Jacobian Elliptic Functions are a set of twelve functions denoted by XY(U, K) where X and Y stands of letters c, s, n, and d. Today's blog post will focus on three of the common Jacobi Elliptic Functions:

Sine Amplitude: sn(u,k)
Cosine Amplitude: cn(u,k)
Delta Amplitude: dn(u,k)

Where u is a real number and k is a parameter between -1 and 1 inclusive

To determine any of the Jacobian Elliptic Functions, the integral has to be solved for X:

U = ∫( 1/√(1 - K^2 * sin^2(T)) dT from T = 0 to T = X)

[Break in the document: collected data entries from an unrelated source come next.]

$ cat config.mk
export PLATFORM = sky130hd
export DESIGN_NAME = station_ctrl_flat
export DESIGN_NICKNAME = d
export VERILOG_FILES = /design/src/rtl/station_if.sv /design/src/rtl/station_ctrl.sv /design/src/flat_wrapper.sv
export SDC_FILE = /design/constraint.sdc
export NUM_CORES = 1
export LEC_CHECK = 0
export CORE_ASPECT_RATIO = 2
export CORE_UTILIZATION = 52
export DETAILED_ROUTE_END_ITERATION = 10
export HOLD_SLACK_MARGIN = 0.1
export PLACE_DENSITY_LB_ADDON = 0.15
export SLEW_MARGIN = 20
export SYNTH_ARGS = -nofsm -noshare
export SYNTH_HDL_FRONTEND = slang
export SYNTH_SLANG_ARGS = --single-unit
$ cat constraint.sdc
create_clock -name clk -period 1.9 [get_ports clk]
set_input_delay 0.38 -clock clk [delete_from_list [all_inputs] [get_ports clk]]
set_output_delay 0.38 -clock clk [all_outputs]
set_load 0.05 [all_outputs]
$ cat src/rtl/station_if.sv
// Station controller bus: operator/line inputs, actuator outputs,
// batch counters and the exposed FSM state.
//
// Signalling: there is no valid/ready handshake on this bus. The line inputs
// are levels, and station_ctrl samples them on every rising clk edge:
//   - start and stop are held levels.
//   - sensor is already synchronised.
//   - part_ok is valid in the last PROCESS cycle.
// The outputs are decoded from registered state and are stable for a whole
// cycle. The exception is eject, which is a one-cycle pulse.
interface station_if #(
  parameter int CNT_W = 8
);
  logic             start;
  logic             stop;
  logic             sensor;
  logic             part_ok;
  logic             motor_on;
  logic             tool_on;
  logic             eject;
  logic             batch_done;
  logic [CNT_W-1:0] count_ok;
  logic [CNT_W-1:0] count_rej;
  logic [2:0]       state;

  // The line or bench drives the inputs and observes everything else.
  modport master (
    output start, stop, sensor, part_ok,
    input  motor_on, tool_on, eject, batch_done, count_ok, count_rej, state
  );

  // The controller side.
  modport slave (
    input  start, stop, sensor, part_ok,
    output motor_on, tool_on, eject, batch_done, count_ok, count_rej, state
  );
endinterface

$ cat src/rtl/station_ctrl.sv
// Assembly-line station controller.
//
// Detects an arriving part from a rising sensor edge and centres it
// (ALIGN, belt running). It then runs the tool with the belt stopped
// (PROCESS) and classifies the part. Finally it waits for the part to leave
// (RELEASE).
//
// Good and rejected parts are counted with saturating counters. The belt
// halts in DONE once BATCH good parts have been produced.
module station_ctrl #(
  parameter int ALIGN_CYCLES = 2,
  parameter int PROC_CYCLES  = 4,
  parameter int BATCH        = 3,
  parameter int CNT_W        = 8
) (
  input logic      clk,
  input logic      reset,
  station_if.slave bus
);

  typedef enum logic [2:0] {
    IDLE    = 3'd0,
    RUN     = 3'd1,
    ALIGN   = 3'd2,
    PROCESS = 3'd3,
    RELEASE = 3'd4,
    DONE    = 3'd5
  } state_t;

  localparam int PMAX = (ALIGN_CYCLES > PROC_CYCLES) ? ALIGN_CYCLES : PROC_CYCLES;
  localparam int PW   = $clog2(PMAX + 1);

  localparam logic [PW-1:0]    ALIGN_LOAD = PW'(ALIGN_CYCLES - 1);
  localparam logic [PW-1:0]    PROC_LOAD  = PW'(PROC_CYCLES - 1);
  localparam logic [CNT_W-1:0] BATCH_CNT  = CNT_W'(BATCH);
  localparam logic [CNT_W-1:0] CNT_MAX    = {CNT_W{1'b1}};

  state_t           st;
  logic             sensor_q;
  logic             stop_pend;
  logic [PW-1:0]    phase;
  logic [CNT_W-1:0] count_ok;
  logic [CNT_W-1:0] count_rej;
  logic             eject;
  logic             part_edge;

  // A new part is a rising edge on the synchronised sensor. Only RUN looks at it.
  assign part_edge = bus.sensor & ~sensor_q;

  // Actuator and status outputs decode the state register directly, so they
  // add no latency.
  assign bus.motor_on   = (st == RUN) || (st == ALIGN) || (st == RELEASE);
  assign bus.tool_on    = (st == PROCESS);
  assign bus.batch_done = (st == DONE);
  assign bus.eject      = eject;
  assign bus.count_ok   = count_ok;
  assign bus.count_rej  = count_rej;
  assign bus.state      = st;

  // Station FSM, phase timer, part counters and eject pulse.
  always_ff @(posedge clk) begin
    if (reset) begin
      st        <= IDLE;
      sensor_q  <= 1'b0;
      stop_pend <= 1'b0;
      phase     <= '0;
      count_ok  <= '0;
      count_rej <= '0;
      eject     <= 1'b0;
    end else begin
      sensor_q <= bus.sensor;
      eject    <= 1'b0;
      case (st)
        IDLE: begin
          if (bus.start && !bus.stop) st <= RUN;
        end
        RUN: begin
          if (bus.stop) begin
            st <= IDLE;
          end else if (part_edge) begin
            st    <= ALIGN;
            phase <= ALIGN_LOAD;
          end
        end
        ALIGN: begin
          if (bus.stop) stop_pend <= 1'b1;
          if (phase == '0) begin
            st    <= PROCESS;
            phase <= PROC_LOAD;
          end else begin
            phase <= phase - 1'b1;
          end
        end
        PROCESS: begin
          if (bus.stop) stop_pend <= 1'b1;
          if (phase == '0) begin
            // part_ok is only meaningful in this final tool cycle.
            st <= RELEASE;
            if (bus.part_ok) begin
              if (count_ok != CNT_MAX) count_ok <= count_ok + 1'b1;
            end else begin
              if (count_rej != CNT_MAX) count_rej <= count_rej + 1'b1;
              eject <= 1'b1;
            end
          end else begin
            phase <= phase - 1'b1;
          end
        end
        RELEASE: begin
          if (!bus.sensor) begin
            stop_pend <= 1'b0;
            if (count_ok == BATCH_CNT)        st <= DONE;
            else if (stop_pend || bus.stop)   st <= IDLE;
            else                              st <= RUN;
          end else if (bus.stop) begin
            stop_pend <= 1'b1;
          end
        end
        DONE: begin
          if (bus.stop) begin
            st <= IDLE;
          end else if (bus.start) begin
            // A new batch starts from zero. IDLE->RUN keeps the counts.
            count_ok  <= '0;
            count_rej <= '0;
            st        <= RUN;
          end
        end
        default: st <= IDLE;
      endcase
    end
  end

endmodule

$ cat src/flat_wrapper.sv
// flat-port wrapper written by rule: the top's interface ports become plain ports
module station_ctrl_flat 
#(
  parameter int ALIGN_CYCLES = 2,
  parameter int PROC_CYCLES  = 4,
  parameter int BATCH        = 3,
  parameter int CNT_W        = 8
)
  (clk, reset, bus_start, bus_stop, bus_sensor, bus_part_ok, bus_motor_on, bus_tool_on, bus_eject, bus_batch_done, bus_count_ok, bus_count_rej, bus_state);
  station_if #(.CNT_W(CNT_W)) bus_i ();
  input logic clk;
  input logic reset;
  input wire logic [$bits(bus_i.start)-1:0] bus_start;
  input wire logic [$bits(bus_i.stop)-1:0] bus_stop;
  input wire logic [$bits(bus_i.sensor)-1:0] bus_sensor;
  input wire logic [$bits(bus_i.part_ok)-1:0] bus_part_ok;
  output wire logic [$bits(bus_i.motor_on)-1:0] bus_motor_on;
  output wire logic [$bits(bus_i.tool_on)-1:0] bus_tool_on;
  output wire logic [$bits(bus_i.eject)-1:0] bus_eject;
  output wire logic [$bits(bus_i.batch_done)-1:0] bus_batch_done;
  output wire logic [$bits(bus_i.count_ok)-1:0] bus_count_ok;
  output wire logic [$bits(bus_i.count_rej)-1:0] bus_count_rej;
  output wire logic [$bits(bus_i.state)-1:0] bus_state;
  assign bus_i.start = bus_start;
  assign bus_i.stop = bus_stop;
  assign bus_i.sensor = bus_sensor;
  assign bus_i.part_ok = bus_part_ok;
  assign bus_motor_on = bus_i.motor_on;
  assign bus_tool_on = bus_i.tool_on;
  assign bus_eject = bus_i.eject;
  assign bus_batch_done = bus_i.batch_done;
  assign bus_count_ok = bus_i.count_ok;
  assign bus_count_rej = bus_i.count_rej;
  assign bus_state = bus_i.state;
  station_ctrl #(.ALIGN_CYCLES(ALIGN_CYCLES), .PROC_CYCLES(PROC_CYCLES), .BATCH(BATCH), .CNT_W(CNT_W)) u_core (.clk(clk), .reset(reset), .bus(bus_i));
endmodule
[After elaboration in Yosys (flattened, before gate mapping)]
Cells that the tools add are included.
Storage, ports and cells
  bits in registers: 25
Cells by class
  add/subtract/negate cells: 3
  equality and inequality tests: 23
  reductions and logical operators: 16
  bitwise operators: 4
  mux-type cells: 30
Operators with widths (number)
  $mux W8: 8
  $mux W3: 13
  $pmux W8 S2: 2
  $pmux W3 S6: 1
  $reduce_and A6 Y1: 3
  $add A8 B1 Y8 const B: 2
  $ne A2 B2 Y1 const B: 8
  $ne A8 B8 Y1 const B: 2
  $ne A2 B1 Y1 const B: 5
  $pmux W3 S3: 1
  $eq A8 B2 Y1 const B: 1
  $eq A3 B2 Y1 const B: 2
  $eq A3 B3 Y1 const B: 2
  $logic_not A3 Y1: 2
  $mux W1: 4
  $reduce_and A4 Y1: 1
  $reduce_bool A2 Y1: 2
  $eq A3 B1 Y1 const B: 1
  $logic_or A1 B1 Y1: 3
  $ne A3 B2 Y1 const B: 1
  $ne A3 B3 Y1 const B: 1
  $not A1 Y1: 3
  $reduce_bool A3 Y1: 1
  $reduce_or A3 Y1: 1
  6 further kinds: 6

[Longest topological paths before layout]
  depth in word-level cells: 5
  depth in mapped cells: 7

[Worst setup path after synthesis]
OpenSTA, ideal clock, no wires.
  path type: reg2out
  start point: reg u_core.st[0], in the netlist u_core.bus.state[0]
  end point: out bus_motor_on
  setup slack: -0.707 ns
  stages on the path, launching flop included: 5
  data arrival time: 2.227 ns
  path buffers: 2
  cells stage by stage: dfxtp_1 buf_4 clkbuf_8 xnor2_1 o21ai_0
Between the ends
  longest elaborated chain between the ends: 3
Ends and longest elaborated chain
  start: declaration: line station_ctrl.sv:38  | state_t st;
  start signal: assignment: line station_ctrl.sv:63  | st <= IDLE;
  start signal: assignment: line station_ctrl.sv:75  | if (bus.start && !bus.stop) st <= RUN;
  start signal: assignment: line station_ctrl.sv:79  | st <= IDLE;
  $eq A3 B1 Y1 / $eq A3 B2 Y1 (equally long branches): line station_ctrl.sv:52  | assign bus.motor_on = (st == RUN) || (st == ALIGN) || (st == RELEASE);
  $logic_or A1 B1 Y1: line station_ctrl.sv:52
  $logic_or A1 B1 Y1 (*): line station_ctrl.sv:52
  end: declaration: line flat_wrapper.sv:17  | output wire logic [$bits(bus_i.motor_on)-1:0] bus_motor_on;
Every way passes the cells marked *; elsewhere a longest branch is shown, timed or not.

[Final worst setup path]
  start point: in bus_stop
  end point: reg u_core.st[0], in the netlist u_core.bus.state[0]
Between the ends
  longest elaborated chain between the ends: 5
Ends and longest elaborated chain
  start: declaration: line flat_wrapper.sv:14  | input wire logic [$bits(bus_i.stop)-1:0] bus_stop;
  $logic_or A1 B1 Y1: line station_ctrl.sv:113  | else if (stop_pend || bus.stop) st <= IDLE;
  $mux W1: line station_ctrl.sv:113
  $mux W3: line station_ctrl.sv:112  | if (count_ok == BATCH_CNT) st <= DONE;
  $mux W3: line station_ctrl.sv:110  | if (!bus.sensor) begin
  $pmux W3 S6: line station_ctrl.sv:73  | case (st)
  end signal: assignment: line station_ctrl.sv:112
  end signal: assignment: line station_ctrl.sv:113
  end signal: assignment: line station_ctrl.sv:114  | else st <= RUN;
Parallel ways exist; a longest one is shown, timed or not. The select of a mux whose other input is x is not followed.
A chain may end at the register's enable or synchronous reset.

==> impl_metrics.yaml <==
run_status:
  outcome: "completed"
pwr:
  p_clk_frac: 0.275
  power_leakage_nw: 0.774
  switching_share: 0.296
  power.switching_w: 0.000340
  vdd_drop_max_v: 0.000627
  power.density_nw_per_um2: 572
  p_int_w: 0.000809
  seq_power_share: 0.479
  p_comb_frac: 0.246
layout:
  synthToLayoutAreaGrowth_pct: 26.9
  layout.nets: 231
  final_cell_mix: "buf_4 (33), dfxtp_1 (21), a21oi_1 (10)"
  diodes: 0
  final_cell_area_sq_um: 2010
  layoutNonFillerInstCount: 250
  drive_above_1_share: 0.259
  final_common_cell: "buf_4"
clocking:
  clockBufferDepth: 2
  ctsHoldBuffers: 0
  cts.sinks: 25
  htreeDepth: 1
  clock-root-buffer: "clkbuf_8"
  insertion_delay_ns: 0.27
  cts_buffers: 3
  cts_tree: "yes"
  clk_transition_reported_paths_ns: 0.09
drt:
  wl_per_cell_microns: 16.4
  drt_wl_total_microns: 4110
  num_vias: 1622
  via_per_inst: 6.49
  drt-initial-drc-count: 66
  antenna_left: 0
  drcViolationCount: 0
  drt_first_pass_iters: 7
timing:
  setup_viol: 0
  max_freq_mhz: 544
  hold_ws_ns: 0.471
  rsz0062_at_grt: "no"
  relSlewSlack: 0.664
  finalHoldViolCount: 0
  period_minus_slack_ns: 1.84
  fin_skew_ns: 0.00317
  report.final.slew_viol_count: 0
  tightest_slew_ns: 0.502
  period_share: 0.968
  setup_tns_ns: 0
grt:
  grt.total_usage: 0.270
  grt_pass1_vias: 1568
  grt_max_degree: 28
  grt_pass1_wl_microns: 6420
  grt_overflow: 0
  grt_antenna_before_repair: 0
worst_setup_path:
  path_common_cell: "or3b_1"
  r2r_end: "u_core.bus.count_ok[0]"
  r2r_slack_ns: 0.13
  timing.rr.start: "u_core.bus.count_ok[1]"
  cp_slowest_cell: "clkdlybuf4s50_1"
  crit_required_ns: 2.08
  worstPathArrival_ns: 2.02
  startpoint: "bus_stop"
  slowest_delay_ns: 0.46
  cp_cell_sequence: "clkdlybuf4s50_1, or3b_1, and3_1, or3b_1, a211oi_1"
  crit_path_start_kind: "input pin"
  cp-end-kind: "register"
  critPathTopFamily: "simple AND/OR/NAND/NOR gates"
  endpoint: "u_core.bus.state[0]"
  path_max_fanout: 4
  crit_buf_inv: 1
  worst-setup-path-type: "in -> reg"
  cp.depth: 5
  worstRegToRegCells: 5
logic_synthesis:
  syn-num-nets: 192
  syn-cell-area_sq_um: 1580
  synthArstFlopShare: 0
  ys_seq_area_frac: 0.316
  yosys_warnings: 0
  synth-seq-cells: 25
  yosysTopAreaCellShare: 0.316
  yosysUniqueCellTypes: 52
  synthTopCellsByArea: "dfxtp_1 (32%), a21oi_1 (3.2%), ha_1 (3.2%)"
  postSynthCellCount: 182
  synth-edff-count: 0
  syn_avg_cell_area_sq_um: 8.70
  synth_flop_cell: "dfxtp_1"
  yosysTopAreaCell: "dfxtp_1"
run:
  max_cap_violations: 0
placed_design:
  dp_cells: 245
  dpl.hpwl_microns: 2990
  portBuffers: 28
  dpl_cell_area_sq_um: 1940
  gp_routability_congestion: 0.865
die:
  die_y_microns: 80.1
  dieArea_sq_um: 3280
  num_rows: 28
  dieWidth_microns: 41.0
  core_area_sq_um: 2940
  start_util: 0.538
  ios: 29
worst_hold_path:
  hold_path_class: "reg -> reg"
-- layout make-up --
cell class	instances	area [sq um]
clock buffers	4	45.0
fillers	271	932
inverters	9	36.3
multi-input cells	138	988
flip-flops and latches	25	505
well taps	30	37.5
repair buffers	44	398
-- synth_stat cells (all sizes together), types with 5 or more instances --
cell	count
dfxtp	25
a21oi	10
inv	9
nor2	9
nand2b	8
nand3	8
nand2	7
nor3	7
o21ai	7
a211oi	6
and3	6
buf	5
clkbuf	5
nand3b	5
nand4	5
-- worst register-to-register path, delay by kind of cell, from the launching register on --
| kind | cells | cell delay [ns] |
|---|---|---|
| compound gates | 3 | 0.88 |
| fa+ha+maj | 1 | 0.26 |
| flops | 1 | 0.40 |
| simple gates | 1 | 0.15 |
-- power by group through the flow --
| stage | Sequential [W] | Clock [W] | Combinational (W) |
|---|---|---|---|
| finish | 0.000551 | 0.000316 | 0.000283 |
| global route | 0.000553 | 0.000344 | 0.000302 |
| CTS | 0.000551 | 0.000322 | 0.000281 |
| detailed placement | 0.000563 | 0 | 0.000278 |
| global placement | 0.000562 | 0 | 0.000271 |
| floorplan | 0.000581 | 0 | 0.000162 |
-- logic make-up (layout without fill, tap and decap cells) --
| group | after synthesis | count (layout) | share of synthesized area |
|---|---|---|---|
| xor gates and xnor gates | 1 | 1 | 0.00553 |
| and+or+nand+nor | 78 | 78 | 0.315 |
| AOI/OAI and AO/OA | 53 | 53 | 0.247 |
| buffers and inverters | 19 | 57 | 0.0719 |
| DFF | 25 | 25 | 0.316 |
| adders and majority gates | 4 | 4 | 0.0316 |
| muxes | 2 | 2 | 0.0126 |
-- per-layer routing --
layer	wire length (microns)	vias to the layer above	part of all wire	track usage
met5	0	-	0	0
met1	1560	763	0.38	0.297
met3	243	8	0.059	0.0304
met2	2230	73	0.54	0.467
met4	76	0	0.018	0.127
li1	-	778	-	-
-- worst min path at each step --
stage / start / endpoint / depth (start not counted)
6_report: u_core.phase[1] / u_core.phase[1] / 2
4_1_cts: u_core.bus.count_rej[0] / u_core.bus.count_rej[0] / 1
2_1_floorplan: u_core.phase[1] / u_core.phase[1] / 2
3_5_place_dp: u_core.bus.count_rej[0] / u_core.bus.count_rej[0] / 1
5_1_grt: u_core.phase[1] / u_core.phase[1] / 2
3_3_place_gp: u_core.phase[1] / u_core.phase[1] / 2
-- registers in the layout, summed over array words and instances, names as in the netlist --
name / cells
u_core.bus.count_rej: 8
u_core.bus.count_ok: 8
u_core.sensor_q: 1
u_core.phase: 3
u_core.bus.eject: 1
u_core.bus.state: 3
u_core.stop_pend: 1
-- through the flow --
stage / setup slack (ns) / power, W / utilization
CTS: 0.0145 / 0.00115 / 0.677
detailed placement: -0.185 / 0.000841 / 0.660
finish: 0.0609 / 0.00115 / 0.683
global placement: -0.135 / 0.000833 / 0.660
global route: 0.00238 / 0.00120 / 0.683
floorplan: 0.00453 / 0.000743 / -
-- what timing repair did --
| action | CTS | global route |
|---|---|---|
| pin swaps | 0 | 3 |
| resized for setup | 2 | 2 |
| endpoints found under the setup margin | 2 | 3 |
| buffers inserted | 0 | 1 |
Power figures use the tool's default switching activity.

Solving for X will represent the function am(U,K).

sn(U,K) = sin(X)
cn(U,K) = cos(X)
dn(U,K) = √(1 - K^2 * sin^2(X))

Radian angles are used.

Download: https://drive.google.com/open?id=1qQ253ri88IyZIwYvKd5kEAIe2Bkgfyl_

In a different approach, I have created a custom app, which is based on the Solver App named Jacobi Elliptic Functions, which you can download on the link above.

Symb View: The four equations that are used for this app. Leave all four checked.

Num View: This is where you enter U and K. Leave these boxes unchecked. Press or touch (Solve) to get the other values am (X), sn (S), cn (C), and dn (D).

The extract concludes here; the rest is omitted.